++++ Records for this exercise ++++

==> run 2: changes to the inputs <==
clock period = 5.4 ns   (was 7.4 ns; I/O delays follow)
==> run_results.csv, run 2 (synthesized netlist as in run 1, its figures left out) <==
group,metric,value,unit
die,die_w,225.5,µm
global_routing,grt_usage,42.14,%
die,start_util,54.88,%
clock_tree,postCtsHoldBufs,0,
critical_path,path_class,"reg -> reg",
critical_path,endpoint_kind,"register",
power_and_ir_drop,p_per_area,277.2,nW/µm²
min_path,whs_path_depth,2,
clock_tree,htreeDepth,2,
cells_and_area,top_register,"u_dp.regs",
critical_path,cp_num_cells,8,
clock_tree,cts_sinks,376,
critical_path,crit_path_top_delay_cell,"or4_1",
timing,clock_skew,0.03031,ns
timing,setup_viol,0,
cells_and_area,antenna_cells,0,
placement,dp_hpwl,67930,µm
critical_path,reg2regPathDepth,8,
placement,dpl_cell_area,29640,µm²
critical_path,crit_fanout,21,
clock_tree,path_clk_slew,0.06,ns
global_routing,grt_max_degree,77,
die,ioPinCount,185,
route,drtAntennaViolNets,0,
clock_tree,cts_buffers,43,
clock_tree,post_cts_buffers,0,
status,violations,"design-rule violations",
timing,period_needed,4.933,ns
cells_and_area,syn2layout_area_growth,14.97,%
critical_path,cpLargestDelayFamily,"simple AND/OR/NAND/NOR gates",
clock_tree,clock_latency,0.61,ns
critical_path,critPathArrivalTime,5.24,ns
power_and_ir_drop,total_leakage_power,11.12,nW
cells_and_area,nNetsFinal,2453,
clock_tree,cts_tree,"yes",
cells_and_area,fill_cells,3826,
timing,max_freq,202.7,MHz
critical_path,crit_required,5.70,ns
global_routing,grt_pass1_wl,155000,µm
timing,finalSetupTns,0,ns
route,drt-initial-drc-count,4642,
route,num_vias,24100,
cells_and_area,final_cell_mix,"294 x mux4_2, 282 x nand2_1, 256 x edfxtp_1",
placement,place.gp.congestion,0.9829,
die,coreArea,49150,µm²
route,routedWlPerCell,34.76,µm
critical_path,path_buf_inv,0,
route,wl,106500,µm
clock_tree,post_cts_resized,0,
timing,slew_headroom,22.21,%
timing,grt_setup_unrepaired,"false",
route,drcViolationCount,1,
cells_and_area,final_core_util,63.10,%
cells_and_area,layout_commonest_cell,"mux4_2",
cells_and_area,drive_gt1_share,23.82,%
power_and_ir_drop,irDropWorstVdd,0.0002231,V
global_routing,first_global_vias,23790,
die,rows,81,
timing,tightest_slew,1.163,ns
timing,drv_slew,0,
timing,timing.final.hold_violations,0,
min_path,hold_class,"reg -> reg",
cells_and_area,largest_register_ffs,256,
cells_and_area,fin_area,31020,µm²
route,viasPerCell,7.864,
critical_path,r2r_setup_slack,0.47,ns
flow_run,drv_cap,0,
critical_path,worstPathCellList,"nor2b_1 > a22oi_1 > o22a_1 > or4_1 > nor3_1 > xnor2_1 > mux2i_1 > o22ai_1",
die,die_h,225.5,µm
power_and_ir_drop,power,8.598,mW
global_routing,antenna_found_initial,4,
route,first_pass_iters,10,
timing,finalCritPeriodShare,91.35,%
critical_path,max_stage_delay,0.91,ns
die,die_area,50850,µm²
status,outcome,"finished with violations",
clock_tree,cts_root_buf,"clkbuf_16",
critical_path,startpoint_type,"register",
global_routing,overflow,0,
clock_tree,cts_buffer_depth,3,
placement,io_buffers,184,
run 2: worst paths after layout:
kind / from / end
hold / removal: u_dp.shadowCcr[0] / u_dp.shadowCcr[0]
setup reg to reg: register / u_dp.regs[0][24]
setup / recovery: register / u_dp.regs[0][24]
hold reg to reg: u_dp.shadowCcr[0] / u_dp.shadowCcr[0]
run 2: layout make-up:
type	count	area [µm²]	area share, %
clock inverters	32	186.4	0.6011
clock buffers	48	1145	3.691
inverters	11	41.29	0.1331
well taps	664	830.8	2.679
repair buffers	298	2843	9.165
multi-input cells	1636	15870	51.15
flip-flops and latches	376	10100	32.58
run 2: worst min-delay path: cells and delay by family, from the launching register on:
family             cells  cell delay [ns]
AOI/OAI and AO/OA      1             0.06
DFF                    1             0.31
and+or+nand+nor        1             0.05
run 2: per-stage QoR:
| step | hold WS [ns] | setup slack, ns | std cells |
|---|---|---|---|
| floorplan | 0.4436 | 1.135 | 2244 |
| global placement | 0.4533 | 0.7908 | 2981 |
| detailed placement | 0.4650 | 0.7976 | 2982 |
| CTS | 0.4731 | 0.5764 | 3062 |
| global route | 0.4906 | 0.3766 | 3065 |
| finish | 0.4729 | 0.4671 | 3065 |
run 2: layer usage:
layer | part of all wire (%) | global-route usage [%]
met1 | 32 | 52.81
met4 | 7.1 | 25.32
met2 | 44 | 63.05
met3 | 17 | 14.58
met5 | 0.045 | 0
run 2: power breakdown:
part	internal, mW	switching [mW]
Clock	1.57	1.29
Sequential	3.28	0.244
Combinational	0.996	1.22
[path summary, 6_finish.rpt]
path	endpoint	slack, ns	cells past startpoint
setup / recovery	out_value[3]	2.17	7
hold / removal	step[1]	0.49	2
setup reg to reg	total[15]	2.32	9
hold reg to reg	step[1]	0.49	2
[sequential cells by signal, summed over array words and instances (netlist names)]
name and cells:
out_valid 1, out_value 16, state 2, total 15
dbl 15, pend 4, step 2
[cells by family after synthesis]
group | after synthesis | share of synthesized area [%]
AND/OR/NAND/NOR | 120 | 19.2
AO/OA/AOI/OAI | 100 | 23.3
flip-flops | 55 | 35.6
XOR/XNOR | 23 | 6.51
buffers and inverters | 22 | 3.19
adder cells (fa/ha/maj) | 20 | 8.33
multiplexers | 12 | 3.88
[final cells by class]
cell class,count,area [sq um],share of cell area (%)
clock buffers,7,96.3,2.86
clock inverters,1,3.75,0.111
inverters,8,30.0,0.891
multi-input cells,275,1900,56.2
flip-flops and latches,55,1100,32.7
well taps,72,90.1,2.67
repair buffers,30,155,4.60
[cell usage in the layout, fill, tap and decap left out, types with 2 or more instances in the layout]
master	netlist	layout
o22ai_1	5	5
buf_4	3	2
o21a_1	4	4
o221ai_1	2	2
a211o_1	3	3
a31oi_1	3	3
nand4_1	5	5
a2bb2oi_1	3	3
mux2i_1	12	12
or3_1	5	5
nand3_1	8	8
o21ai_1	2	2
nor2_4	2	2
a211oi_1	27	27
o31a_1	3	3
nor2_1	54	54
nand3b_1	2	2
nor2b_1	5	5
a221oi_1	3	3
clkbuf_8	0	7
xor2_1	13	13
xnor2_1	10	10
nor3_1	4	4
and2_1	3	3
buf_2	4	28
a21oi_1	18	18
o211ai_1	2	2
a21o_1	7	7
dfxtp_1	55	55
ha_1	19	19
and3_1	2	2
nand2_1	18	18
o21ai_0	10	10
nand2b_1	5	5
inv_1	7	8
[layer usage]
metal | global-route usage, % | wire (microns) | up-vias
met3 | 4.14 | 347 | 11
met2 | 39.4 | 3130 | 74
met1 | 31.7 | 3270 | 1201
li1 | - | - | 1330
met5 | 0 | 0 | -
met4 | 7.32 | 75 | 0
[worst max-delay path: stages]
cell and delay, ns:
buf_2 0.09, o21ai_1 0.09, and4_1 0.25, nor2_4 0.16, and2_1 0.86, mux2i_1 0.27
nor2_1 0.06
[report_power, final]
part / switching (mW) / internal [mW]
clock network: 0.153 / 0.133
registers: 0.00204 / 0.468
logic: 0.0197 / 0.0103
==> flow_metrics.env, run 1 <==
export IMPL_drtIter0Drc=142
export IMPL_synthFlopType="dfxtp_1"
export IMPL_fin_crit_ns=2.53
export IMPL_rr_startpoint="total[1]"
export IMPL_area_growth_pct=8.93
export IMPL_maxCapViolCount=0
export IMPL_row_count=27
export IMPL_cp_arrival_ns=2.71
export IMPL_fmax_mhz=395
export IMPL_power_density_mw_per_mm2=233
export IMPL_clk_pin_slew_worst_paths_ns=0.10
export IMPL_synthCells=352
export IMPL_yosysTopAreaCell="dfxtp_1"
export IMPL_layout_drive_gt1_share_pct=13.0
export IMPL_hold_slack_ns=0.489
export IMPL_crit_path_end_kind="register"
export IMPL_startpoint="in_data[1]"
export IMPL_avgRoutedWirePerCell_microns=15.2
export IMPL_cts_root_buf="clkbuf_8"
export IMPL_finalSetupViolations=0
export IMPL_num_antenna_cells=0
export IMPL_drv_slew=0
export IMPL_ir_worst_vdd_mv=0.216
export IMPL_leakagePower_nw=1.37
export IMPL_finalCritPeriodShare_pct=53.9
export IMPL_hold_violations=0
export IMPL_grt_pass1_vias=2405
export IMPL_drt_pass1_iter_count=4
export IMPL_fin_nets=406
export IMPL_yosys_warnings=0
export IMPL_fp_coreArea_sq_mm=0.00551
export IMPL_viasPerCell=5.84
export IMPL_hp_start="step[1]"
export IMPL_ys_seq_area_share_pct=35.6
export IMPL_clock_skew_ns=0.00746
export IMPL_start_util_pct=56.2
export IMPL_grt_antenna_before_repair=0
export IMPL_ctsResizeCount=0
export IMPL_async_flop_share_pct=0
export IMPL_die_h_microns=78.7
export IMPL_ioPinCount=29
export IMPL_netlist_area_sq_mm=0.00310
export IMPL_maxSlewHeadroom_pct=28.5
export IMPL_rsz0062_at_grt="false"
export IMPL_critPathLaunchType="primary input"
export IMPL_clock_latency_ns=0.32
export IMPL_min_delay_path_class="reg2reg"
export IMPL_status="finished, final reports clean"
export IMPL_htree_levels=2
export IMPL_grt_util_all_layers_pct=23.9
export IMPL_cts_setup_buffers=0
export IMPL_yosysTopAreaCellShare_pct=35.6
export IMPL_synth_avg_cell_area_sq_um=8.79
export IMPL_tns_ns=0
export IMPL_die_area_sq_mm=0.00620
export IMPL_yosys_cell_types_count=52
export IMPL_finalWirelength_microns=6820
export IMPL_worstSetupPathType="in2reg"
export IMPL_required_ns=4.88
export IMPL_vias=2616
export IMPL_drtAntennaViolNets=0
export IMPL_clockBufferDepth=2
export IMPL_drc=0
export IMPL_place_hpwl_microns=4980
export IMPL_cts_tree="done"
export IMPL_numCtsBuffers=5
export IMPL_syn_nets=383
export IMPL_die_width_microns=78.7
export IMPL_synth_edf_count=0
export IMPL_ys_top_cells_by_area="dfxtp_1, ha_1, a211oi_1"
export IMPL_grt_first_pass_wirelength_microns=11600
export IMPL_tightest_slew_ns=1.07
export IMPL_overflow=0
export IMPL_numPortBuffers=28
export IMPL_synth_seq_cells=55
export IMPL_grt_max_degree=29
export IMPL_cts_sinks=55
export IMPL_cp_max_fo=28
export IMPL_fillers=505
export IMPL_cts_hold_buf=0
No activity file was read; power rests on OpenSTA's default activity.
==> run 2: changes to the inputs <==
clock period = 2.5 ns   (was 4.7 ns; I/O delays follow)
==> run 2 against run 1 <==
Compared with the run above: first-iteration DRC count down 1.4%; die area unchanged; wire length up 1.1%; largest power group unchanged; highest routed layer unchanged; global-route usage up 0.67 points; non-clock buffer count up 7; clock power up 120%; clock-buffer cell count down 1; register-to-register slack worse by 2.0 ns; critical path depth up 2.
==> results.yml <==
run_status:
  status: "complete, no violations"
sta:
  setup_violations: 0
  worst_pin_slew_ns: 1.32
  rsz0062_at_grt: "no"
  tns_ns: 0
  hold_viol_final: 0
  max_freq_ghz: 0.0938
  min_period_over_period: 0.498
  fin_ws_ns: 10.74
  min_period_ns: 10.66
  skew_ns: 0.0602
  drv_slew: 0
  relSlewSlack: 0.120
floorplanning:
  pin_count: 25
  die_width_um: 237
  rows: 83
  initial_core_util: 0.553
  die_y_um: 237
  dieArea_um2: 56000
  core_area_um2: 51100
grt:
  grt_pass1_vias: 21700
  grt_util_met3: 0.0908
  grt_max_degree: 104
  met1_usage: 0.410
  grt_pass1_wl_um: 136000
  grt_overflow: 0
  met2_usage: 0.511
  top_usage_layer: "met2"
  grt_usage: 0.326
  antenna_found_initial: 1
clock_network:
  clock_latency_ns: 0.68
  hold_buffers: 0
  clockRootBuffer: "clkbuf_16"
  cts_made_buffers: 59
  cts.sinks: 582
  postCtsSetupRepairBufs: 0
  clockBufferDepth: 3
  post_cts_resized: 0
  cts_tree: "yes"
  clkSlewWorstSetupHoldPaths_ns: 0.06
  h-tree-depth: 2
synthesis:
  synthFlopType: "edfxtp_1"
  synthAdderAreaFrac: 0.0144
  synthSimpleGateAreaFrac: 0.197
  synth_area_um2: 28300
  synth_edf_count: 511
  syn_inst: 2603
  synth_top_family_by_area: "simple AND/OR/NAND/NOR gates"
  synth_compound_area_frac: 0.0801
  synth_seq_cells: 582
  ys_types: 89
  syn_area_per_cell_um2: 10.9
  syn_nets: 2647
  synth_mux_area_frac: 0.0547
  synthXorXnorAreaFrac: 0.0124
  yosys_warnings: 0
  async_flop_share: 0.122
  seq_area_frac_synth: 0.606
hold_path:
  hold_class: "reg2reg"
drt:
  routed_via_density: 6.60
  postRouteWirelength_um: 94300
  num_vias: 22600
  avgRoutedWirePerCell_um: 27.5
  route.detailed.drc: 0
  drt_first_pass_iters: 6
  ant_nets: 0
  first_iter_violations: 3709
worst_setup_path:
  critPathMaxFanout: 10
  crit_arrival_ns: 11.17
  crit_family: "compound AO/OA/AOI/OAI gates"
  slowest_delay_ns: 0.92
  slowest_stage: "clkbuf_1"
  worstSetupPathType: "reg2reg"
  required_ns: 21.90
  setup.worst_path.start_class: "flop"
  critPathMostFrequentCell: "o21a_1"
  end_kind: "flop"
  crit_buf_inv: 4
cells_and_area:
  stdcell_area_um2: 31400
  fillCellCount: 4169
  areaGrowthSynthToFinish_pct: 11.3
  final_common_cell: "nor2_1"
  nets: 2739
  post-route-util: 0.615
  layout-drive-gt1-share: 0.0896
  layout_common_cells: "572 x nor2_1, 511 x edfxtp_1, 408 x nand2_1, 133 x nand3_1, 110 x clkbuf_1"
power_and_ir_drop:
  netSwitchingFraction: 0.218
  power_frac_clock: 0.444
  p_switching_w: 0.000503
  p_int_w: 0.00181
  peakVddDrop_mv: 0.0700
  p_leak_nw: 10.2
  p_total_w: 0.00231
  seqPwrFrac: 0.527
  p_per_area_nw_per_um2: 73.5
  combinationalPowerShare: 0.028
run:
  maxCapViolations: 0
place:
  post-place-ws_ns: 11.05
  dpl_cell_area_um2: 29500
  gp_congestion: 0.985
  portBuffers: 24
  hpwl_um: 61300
`src/rtl/iodev_pkg.sv`:
```
package iodev_pkg;

    localparam int DATA_W = 16;
    localparam int CHAN_W = 6;

    typedef enum logic [1:0] {
        RSEL_NONE = 2'd0,
        RSEL_A    = 2'd1,
        RSEL_B    = 2'd2,
        RSEL_C    = 2'd3
    } rsel_e;

    typedef enum logic [1:0] {
        SIG_NONE  = 2'd0,
        SIG_START = 2'd1,
        SIG_CLEAR = 2'd2,
        SIG_PULSE = 2'd3
    } sig_e;

    typedef enum logic [1:0] {
        TST_BUSY_SET = 2'd0,
        TST_BUSY_CLR = 2'd1,
        TST_DONE_SET = 2'd2,
        TST_DONE_CLR = 2'd3
    } tst_e;

    // Decoded bus operation, valid only for this device.
    typedef struct packed {
        logic  hit;
        logic  do_wr;
        logic  do_rd;
        rsel_e rsel;
        logic  start;
        logic  clear;
        logic  pulse;
        logic  test;
        tst_e  tsel;
    } cmd_t;

    function automatic logic test_eval(tst_e t, logic b, logic d);
        logic r;
        case (t)
            TST_BUSY_SET: r = b;
            TST_BUSY_CLR: r = !b;
            TST_DONE_SET: r = d;
            default:      r = !d;
        endcase
        return r;
    endfunction

endpackage

```
`src/rtl/iodev_decode.sv`:
```
module iodev_decode
    import iodev_pkg::*;
#(
    parameter int               CW       = 6,
    parameter logic [CW-1:0]    DEV_CHAN = 12
) (
    input  logic          valid,
    input  logic [CW-1:0] chan,
    input  logic [1:0]    rsel,
    input  logic          wr,
    input  logic [1:0]    sig,
    input  logic          test,
    input  logic [1:0]    tsel,
    output cmd_t          cmd
);
    localparam logic [CW-1:0] CPU_CHAN = {CW{1'b1}};

    logic  hit;
    rsel_e rs;
    sig_e  sg;

    always_comb begin
        hit = valid && (chan == DEV_CHAN) && (chan != CPU_CHAN);
        rs  = rsel_e'(rsel);
        sg  = sig_e'(sig);
        cmd.hit   = hit;
        cmd.rsel  = rs;
        cmd.do_wr = hit && wr && (rs != RSEL_NONE);
        cmd.do_rd = hit && !wr && (rs != RSEL_NONE);
        cmd.start = hit && (sg == SIG_START);
        cmd.clear = hit && (sg == SIG_CLEAR);
        cmd.pulse = hit && (sg == SIG_PULSE);
        cmd.test  = hit && test;
        cmd.tsel  = tst_e'(tsel);
    end
endmodule

```
`src/rtl/iodev_regfile.sv`:
```
module iodev_regfile #(
    parameter int DW   = 16,
    parameter int NREG = 3,
    localparam int IW  = $clog2(NREG + 1)
) (
    input  logic          clk,
    input  logic          rst,
    input  logic          wr_en,
    input  logic [IW-1:0] wr_idx,
    input  logic [DW-1:0] wdata,
    input  logic          rd_en,
    input  logic [IW-1:0] rd_idx,
    output logic [DW-1:0] rdata
);
    logic [DW-1:0] regs [NREG];

    // Index 0 selects nothing; register g answers to index g+1.
    for (genvar g = 0; g < NREG; g++) begin : g_reg
        always_ff @(posedge clk) begin
            if (rst)
                regs[g] <= '0;
            else if (wr_en && wr_idx == IW'(g + 1))
                regs[g] <= wdata;
        end
    end

    always_comb begin
        rdata = '0;
        for (int i = 0; i < NREG; i++)
            if (rd_en && rd_idx == IW'(i + 1))
                rdata = regs[i];
    end
endmodule

```
`src/rtl/iodev_flags.sv`:
```
module iodev_flags #(
    parameter int DW       = 16,
    parameter int MASK_BIT = 3
) (
    input  logic          clk,
    input  logic          rst,
    input  logic          io_rst,
    input  logic          start,
    input  logic          clear,
    input  logic          pulse,
    input  logic          op_done,
    input  logic          mask_wr,
    input  logic [DW-1:0] mask_data,
    input  logic          int_en,
    output logic          busy,
    output logic          done,
    output logic          irq,
    output logic          strobe
);
    logic mask_q;

    always_ff @(posedge clk) begin
        if (rst || io_rst) begin
            busy   <= 1'b0;
            done   <= 1'b0;
            mask_q <= 1'b0;
            strobe <= 1'b0;
        end else begin
            strobe <= pulse;
            if (mask_wr)
                mask_q <= mask_data[MASK_BIT];
            if (clear) begin
                busy <= 1'b0;
                done <= 1'b0;
            end else if (start) begin
                busy <= 1'b1;
                done <= 1'b0;
            end else if (op_done && busy) begin
                busy <= 1'b0;
                done <= 1'b1;
            end
        end
    end

    assign irq = done && int_en && !mask_q;
endmodule

```
`src/rtl/iodev_port.sv`:
```
module iodev_port
    import iodev_pkg::*;
#(
    parameter logic [5:0] DEV_CHAN = 6'd12,
    parameter int         MASK_BIT = 3
) (
    input  logic        clk,
    input  logic        rst,
    input  logic        bus_valid,
    input  logic [5:0]  bus_chan,
    input  logic [1:0]  bus_rsel,
    input  logic        bus_wr,
    input  logic [15:0] bus_wdata,
    input  logic [1:0]  bus_sig,
    input  logic        bus_test,
    input  logic [1:0]  bus_tsel,
    output logic [15:0] bus_rdata,
    output logic        bus_sel,
    output logic        bus_skip,
    input  logic        op_done,
    input  logic        int_en,
    input  logic        mask_wr,
    input  logic [15:0] mask_data,
    input  logic        io_rst,
    output logic        busy,
    output logic        done,
    output logic        irq,
    output logic        pulse_strobe
);
    localparam int NREG = 3;

    cmd_t cmd;

    iodev_decode #(.CW(CHAN_W), .DEV_CHAN(DEV_CHAN)) u_dec (
        .valid (bus_valid),
        .chan  (bus_chan),
        .rsel  (bus_rsel),
        .wr    (bus_wr),
        .sig   (bus_sig),
        .test  (bus_test),
        .tsel  (bus_tsel),
        .cmd   (cmd)
    );

    iodev_regfile #(.DW(DATA_W), .NREG(NREG)) u_regs (
        .clk    (clk),
        .rst    (rst),
        .wr_en  (cmd.do_wr),
        .wr_idx (cmd.rsel),
        .wdata  (bus_wdata),
        .rd_en  (cmd.do_rd),
        .rd_idx (cmd.rsel),
        .rdata  (bus_rdata)
    );

    iodev_flags #(.DW(DATA_W), .MASK_BIT(MASK_BIT)) u_flags (
        .clk       (clk),
        .rst       (rst),
        .io_rst    (io_rst),
        .start     (cmd.start),
        .clear     (cmd.clear),
        .pulse     (cmd.pulse),
        .op_done   (op_done),
        .mask_wr   (mask_wr),
        .mask_data (mask_data),
        .int_en    (int_en),
        .busy      (busy),
        .done      (done),
        .irq       (irq),
        .strobe    (pulse_strobe)
    );

    assign bus_sel  = cmd.hit;
    assign bus_skip = cmd.test && test_eval(cmd.tsel, busy, done);
endmodule

```
`config.mk`:
```
export PLATFORM = sky130hd
export DESIGN_NAME = iodev_port
export DESIGN_NICKNAME = d
export VERILOG_FILES = /design/src/rtl/iodev_pkg.sv /design/src/rtl/iodev_decode.sv /design/src/rtl/iodev_regfile.sv /design/src/rtl/iodev_flags.sv /design/src/rtl/iodev_port.sv
export SDC_FILE = /design/constraint.sdc
export NUM_CORES = 1
export LEC_CHECK = 0
export BUFFER_PORTS_ARGS = -buffer_cell sky130_fd_sc_hd__buf_2
export CAP_MARGIN = 20
export CORE_ASPECT_RATIO = 0.9
export CORE_MARGIN = 4
export CORE_UTILIZATION = 41
export CTS_CLUSTER_SIZE = 40
export DETAILED_ROUTE_END_ITERATION = 10
export PLACE_DENSITY_LB_ADDON = 0.2
export SETUP_SLACK_MARGIN = 0.3
export SYNTH_ARGS = -nofsm -noshare
export SYNTH_HDL_FRONTEND = slang
export SYNTH_SLANG_ARGS = --single-unit
```
`constraint.sdc`:
```
create_clock -name clk -period 3 [get_ports clk]
set_input_delay 0.45 -clock clk [delete_from_list [all_inputs] [get_ports clk]]
set_output_delay 0.45 -clock clk [all_outputs]
set_load 0.03 [all_outputs]
```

++++

- Task objective -
Please copy, exactly and with nothing else, the lines above beginning at the line that has "export IMPL_place_hpwl_microns=4980" and ending with the line that has "export IMPL_cts_hold_buf=0".

- Answer -
export IMPL_place_hpwl_microns=4980
export IMPL_cts_tree="done"
export IMPL_numCtsBuffers=5
export IMPL_syn_nets=383
export IMPL_die_width_microns=78.7
export IMPL_synth_edf_count=0
export IMPL_ys_top_cells_by_area="dfxtp_1, ha_1, a211oi_1"
export IMPL_grt_first_pass_wirelength_microns=11600
export IMPL_tightest_slew_ns=1.07
export IMPL_overflow=0
export IMPL_numPortBuffers=28
export IMPL_synth_seq_cells=55
export IMPL_grt_max_degree=29
export IMPL_cts_sinks=55
export IMPL_cp_max_fo=28
export IMPL_fillers=505
export IMPL_cts_hold_buf=0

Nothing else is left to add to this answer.